Agreed. And Mathematica does this using your example, i.e.
In[2]:= N[1.4] == N[1 + 4/10]
Out[2]= True
>You can, poor boy, check that 1.4 == 1+1/4 gives True, but N[1.4,
>30] gives different result than N[1+1/4, 30] .
You need to understand/learn the difference between
N[1.4] an identity operation, i.e.
In[4]:= 1.4 === N[1.4]
Out[4]= True
and
N[1.4, 30] another identity operation, i.e.
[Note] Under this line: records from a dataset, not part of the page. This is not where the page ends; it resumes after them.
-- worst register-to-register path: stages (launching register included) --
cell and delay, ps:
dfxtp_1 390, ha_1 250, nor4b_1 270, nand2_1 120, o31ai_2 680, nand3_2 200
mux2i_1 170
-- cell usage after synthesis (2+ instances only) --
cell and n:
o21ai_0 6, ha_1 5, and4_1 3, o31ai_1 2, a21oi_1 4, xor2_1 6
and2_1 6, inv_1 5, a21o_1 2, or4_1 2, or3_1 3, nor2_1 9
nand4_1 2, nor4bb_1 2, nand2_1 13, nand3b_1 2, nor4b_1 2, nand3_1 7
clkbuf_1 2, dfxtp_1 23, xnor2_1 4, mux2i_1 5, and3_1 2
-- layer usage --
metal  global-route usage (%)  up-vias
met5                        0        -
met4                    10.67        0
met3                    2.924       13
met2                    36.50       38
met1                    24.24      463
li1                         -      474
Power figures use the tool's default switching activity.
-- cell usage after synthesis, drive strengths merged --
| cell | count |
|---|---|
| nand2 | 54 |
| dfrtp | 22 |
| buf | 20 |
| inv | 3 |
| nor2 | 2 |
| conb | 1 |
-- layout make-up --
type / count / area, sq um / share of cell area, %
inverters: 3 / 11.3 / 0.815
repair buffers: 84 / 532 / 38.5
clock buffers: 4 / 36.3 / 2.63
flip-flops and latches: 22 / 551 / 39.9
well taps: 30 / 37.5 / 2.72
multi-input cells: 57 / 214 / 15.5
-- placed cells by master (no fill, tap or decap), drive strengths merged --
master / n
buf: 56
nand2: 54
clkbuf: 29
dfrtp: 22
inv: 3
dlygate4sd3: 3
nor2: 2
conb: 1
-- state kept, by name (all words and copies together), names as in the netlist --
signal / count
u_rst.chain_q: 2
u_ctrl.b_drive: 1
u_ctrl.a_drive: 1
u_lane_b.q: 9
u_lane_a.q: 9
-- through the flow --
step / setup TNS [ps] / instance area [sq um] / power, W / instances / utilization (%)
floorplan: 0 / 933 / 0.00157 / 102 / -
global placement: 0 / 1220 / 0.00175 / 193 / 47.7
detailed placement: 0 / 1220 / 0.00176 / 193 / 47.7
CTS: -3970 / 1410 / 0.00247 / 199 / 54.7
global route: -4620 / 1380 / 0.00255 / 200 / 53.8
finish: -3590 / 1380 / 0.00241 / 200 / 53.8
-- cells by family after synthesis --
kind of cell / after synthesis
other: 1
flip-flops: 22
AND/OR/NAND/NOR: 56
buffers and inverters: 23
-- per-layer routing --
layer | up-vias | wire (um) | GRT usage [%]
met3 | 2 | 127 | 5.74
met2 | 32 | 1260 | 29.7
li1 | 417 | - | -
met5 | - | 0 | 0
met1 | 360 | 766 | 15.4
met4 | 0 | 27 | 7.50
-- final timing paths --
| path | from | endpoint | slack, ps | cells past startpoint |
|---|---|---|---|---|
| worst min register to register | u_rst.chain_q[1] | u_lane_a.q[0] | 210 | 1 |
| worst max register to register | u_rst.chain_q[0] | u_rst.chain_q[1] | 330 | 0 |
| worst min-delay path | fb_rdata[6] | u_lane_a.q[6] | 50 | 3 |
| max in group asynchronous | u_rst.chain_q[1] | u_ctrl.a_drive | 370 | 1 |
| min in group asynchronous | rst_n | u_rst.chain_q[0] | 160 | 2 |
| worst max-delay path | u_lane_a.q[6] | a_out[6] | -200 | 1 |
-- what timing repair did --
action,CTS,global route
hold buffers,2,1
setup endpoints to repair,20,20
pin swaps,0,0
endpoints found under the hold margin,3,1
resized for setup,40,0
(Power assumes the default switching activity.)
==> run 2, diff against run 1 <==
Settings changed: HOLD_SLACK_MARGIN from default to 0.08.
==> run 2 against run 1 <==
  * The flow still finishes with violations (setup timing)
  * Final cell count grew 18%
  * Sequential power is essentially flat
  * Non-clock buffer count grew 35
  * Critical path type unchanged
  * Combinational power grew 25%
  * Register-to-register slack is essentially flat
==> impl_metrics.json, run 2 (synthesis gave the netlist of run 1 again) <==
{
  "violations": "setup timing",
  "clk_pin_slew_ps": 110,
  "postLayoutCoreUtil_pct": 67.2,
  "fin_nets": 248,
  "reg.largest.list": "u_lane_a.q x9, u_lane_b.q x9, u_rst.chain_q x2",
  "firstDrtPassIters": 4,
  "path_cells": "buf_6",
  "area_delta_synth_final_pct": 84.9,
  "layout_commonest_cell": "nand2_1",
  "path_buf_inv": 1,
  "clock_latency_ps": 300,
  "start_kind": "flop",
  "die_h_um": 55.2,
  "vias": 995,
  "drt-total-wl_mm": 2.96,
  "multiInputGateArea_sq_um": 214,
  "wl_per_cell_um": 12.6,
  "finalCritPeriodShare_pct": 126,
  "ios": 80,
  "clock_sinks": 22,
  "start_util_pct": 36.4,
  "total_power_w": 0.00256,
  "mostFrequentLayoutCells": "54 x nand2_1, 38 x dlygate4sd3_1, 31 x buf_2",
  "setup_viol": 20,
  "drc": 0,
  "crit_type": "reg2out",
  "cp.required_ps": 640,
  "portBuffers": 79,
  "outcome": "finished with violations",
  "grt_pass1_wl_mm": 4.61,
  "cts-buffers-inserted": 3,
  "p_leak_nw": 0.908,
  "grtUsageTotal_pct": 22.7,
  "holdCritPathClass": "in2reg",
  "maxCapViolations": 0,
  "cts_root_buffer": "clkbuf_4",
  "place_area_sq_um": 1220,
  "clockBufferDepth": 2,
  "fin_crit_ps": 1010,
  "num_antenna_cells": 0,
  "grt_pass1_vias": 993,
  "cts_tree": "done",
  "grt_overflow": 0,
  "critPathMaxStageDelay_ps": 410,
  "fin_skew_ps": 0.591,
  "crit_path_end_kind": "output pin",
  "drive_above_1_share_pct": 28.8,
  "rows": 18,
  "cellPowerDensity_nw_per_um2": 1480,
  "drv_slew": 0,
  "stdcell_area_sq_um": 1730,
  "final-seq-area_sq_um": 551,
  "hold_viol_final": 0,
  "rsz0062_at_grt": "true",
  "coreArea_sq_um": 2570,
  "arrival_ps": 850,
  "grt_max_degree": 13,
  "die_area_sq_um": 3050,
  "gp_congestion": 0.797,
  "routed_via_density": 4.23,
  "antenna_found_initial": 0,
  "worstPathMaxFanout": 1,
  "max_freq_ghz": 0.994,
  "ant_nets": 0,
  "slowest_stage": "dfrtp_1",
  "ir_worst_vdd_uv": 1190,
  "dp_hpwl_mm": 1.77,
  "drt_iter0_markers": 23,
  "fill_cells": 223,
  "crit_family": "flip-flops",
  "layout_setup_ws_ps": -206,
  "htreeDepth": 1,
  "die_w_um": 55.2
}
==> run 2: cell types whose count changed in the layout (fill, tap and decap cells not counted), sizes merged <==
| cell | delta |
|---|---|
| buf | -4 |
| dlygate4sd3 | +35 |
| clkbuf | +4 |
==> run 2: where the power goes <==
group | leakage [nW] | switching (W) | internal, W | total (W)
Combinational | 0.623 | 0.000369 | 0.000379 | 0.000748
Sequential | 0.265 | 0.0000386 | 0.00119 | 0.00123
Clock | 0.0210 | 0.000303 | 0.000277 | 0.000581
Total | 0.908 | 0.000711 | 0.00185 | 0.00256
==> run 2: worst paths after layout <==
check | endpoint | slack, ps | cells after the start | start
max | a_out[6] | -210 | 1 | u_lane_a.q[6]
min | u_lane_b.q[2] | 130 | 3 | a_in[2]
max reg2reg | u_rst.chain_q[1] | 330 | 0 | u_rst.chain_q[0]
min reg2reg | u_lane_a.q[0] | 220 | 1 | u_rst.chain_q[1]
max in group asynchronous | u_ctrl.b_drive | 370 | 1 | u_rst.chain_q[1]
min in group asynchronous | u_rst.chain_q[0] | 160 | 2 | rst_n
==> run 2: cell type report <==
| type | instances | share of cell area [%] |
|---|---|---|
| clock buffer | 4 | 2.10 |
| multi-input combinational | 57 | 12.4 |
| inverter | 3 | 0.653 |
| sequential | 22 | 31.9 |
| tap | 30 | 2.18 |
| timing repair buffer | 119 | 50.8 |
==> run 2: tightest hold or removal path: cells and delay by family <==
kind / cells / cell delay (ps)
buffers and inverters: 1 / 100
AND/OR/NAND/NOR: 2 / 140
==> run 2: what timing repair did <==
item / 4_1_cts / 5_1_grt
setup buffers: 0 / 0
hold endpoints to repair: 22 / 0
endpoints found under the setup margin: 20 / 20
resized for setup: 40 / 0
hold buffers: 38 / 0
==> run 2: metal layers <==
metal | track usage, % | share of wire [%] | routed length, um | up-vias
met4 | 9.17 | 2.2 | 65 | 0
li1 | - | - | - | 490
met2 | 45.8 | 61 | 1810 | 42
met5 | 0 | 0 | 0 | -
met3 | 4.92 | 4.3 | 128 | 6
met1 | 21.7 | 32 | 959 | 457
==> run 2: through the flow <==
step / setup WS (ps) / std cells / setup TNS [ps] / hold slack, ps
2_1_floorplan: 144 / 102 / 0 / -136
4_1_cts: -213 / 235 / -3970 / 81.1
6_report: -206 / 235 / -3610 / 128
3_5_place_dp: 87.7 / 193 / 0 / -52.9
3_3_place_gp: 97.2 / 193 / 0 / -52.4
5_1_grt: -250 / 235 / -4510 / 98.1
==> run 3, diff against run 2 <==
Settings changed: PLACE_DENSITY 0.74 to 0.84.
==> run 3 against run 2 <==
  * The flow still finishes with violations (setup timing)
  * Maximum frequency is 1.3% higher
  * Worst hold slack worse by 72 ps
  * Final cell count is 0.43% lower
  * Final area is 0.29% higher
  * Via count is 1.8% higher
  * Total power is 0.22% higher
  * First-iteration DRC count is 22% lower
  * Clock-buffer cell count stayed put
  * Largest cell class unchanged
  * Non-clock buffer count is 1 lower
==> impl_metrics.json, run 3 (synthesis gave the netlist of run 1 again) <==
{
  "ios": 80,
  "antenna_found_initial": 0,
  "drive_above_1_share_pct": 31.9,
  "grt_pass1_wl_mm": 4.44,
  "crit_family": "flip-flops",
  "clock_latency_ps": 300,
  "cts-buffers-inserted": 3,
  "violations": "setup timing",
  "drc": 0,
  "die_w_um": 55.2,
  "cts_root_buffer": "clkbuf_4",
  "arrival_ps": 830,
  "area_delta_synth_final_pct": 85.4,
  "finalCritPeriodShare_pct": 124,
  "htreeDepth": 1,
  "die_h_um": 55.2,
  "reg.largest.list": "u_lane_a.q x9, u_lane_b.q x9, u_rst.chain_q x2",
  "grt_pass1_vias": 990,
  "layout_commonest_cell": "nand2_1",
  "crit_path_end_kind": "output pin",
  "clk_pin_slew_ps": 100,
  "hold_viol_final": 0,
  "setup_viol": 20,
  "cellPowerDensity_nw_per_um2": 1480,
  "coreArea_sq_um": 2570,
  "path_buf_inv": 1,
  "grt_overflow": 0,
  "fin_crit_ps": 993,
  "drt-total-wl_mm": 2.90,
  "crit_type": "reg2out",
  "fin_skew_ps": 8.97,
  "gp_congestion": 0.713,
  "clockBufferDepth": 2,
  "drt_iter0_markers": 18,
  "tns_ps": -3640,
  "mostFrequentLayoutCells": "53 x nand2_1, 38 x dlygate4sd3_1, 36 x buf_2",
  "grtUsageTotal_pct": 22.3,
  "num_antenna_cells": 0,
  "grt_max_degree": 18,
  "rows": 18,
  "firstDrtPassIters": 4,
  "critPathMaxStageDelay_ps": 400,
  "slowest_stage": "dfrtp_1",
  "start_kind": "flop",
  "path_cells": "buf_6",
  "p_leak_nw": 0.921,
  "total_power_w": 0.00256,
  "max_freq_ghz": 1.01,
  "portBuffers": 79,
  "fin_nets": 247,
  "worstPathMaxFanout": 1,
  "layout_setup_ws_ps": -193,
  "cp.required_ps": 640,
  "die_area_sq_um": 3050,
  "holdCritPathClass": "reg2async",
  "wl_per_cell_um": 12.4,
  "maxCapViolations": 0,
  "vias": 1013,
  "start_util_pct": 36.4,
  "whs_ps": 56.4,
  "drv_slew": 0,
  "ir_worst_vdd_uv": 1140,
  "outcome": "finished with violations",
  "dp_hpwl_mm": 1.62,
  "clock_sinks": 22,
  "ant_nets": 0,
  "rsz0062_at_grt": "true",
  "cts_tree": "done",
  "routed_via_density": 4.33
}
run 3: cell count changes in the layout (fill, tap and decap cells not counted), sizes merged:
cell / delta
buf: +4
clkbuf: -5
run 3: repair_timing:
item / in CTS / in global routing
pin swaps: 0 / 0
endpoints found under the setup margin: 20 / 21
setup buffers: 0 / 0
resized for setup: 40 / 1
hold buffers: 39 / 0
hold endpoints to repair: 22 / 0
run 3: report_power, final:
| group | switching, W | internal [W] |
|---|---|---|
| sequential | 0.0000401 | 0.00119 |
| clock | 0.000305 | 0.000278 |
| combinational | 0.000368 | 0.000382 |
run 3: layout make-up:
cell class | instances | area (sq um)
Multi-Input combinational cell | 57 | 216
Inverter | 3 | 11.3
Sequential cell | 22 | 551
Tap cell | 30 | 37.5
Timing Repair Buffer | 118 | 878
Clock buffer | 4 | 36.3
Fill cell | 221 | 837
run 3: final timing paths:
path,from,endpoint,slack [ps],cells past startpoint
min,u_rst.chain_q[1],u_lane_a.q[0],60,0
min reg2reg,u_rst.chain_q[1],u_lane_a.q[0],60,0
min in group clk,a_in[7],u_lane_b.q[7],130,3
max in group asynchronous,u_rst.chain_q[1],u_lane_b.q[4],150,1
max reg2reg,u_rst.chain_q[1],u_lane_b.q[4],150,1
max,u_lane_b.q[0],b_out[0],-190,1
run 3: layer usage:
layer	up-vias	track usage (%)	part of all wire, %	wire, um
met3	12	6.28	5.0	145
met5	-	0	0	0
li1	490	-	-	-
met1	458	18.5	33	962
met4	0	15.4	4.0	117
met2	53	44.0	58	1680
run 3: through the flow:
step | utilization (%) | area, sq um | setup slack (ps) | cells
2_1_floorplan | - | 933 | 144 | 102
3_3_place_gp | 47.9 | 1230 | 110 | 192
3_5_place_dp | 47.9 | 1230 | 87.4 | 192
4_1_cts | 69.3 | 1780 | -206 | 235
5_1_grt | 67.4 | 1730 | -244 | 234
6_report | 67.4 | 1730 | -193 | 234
In[5]:= 1.4 === N[1.4, 30]
Out[5]= True
In[6]:= Precision[N[1.4, 30]]
Out[6]= MachinePrecision
and
N[1+4/10] an operation that decreases information
There is a very large set of values for x such that N[x] will be
1.4. Specifically,
N[1.4 + a $MachineEpsilong]==N[1.4]
will return true for any a such that Abs[a]<1
Since, all of these are equally valid choices, it would be
incorrect for Mathemtica to select one over all others.
Undoubtedly, this is why N[1.4, 30] is an operation that does nothing.
In short, N is not intended to increase the precision of a
number. There is no universally valid way to increase numerical
precision. Any attempt to do so requires creation of new
information which can be done in a large variety of ways.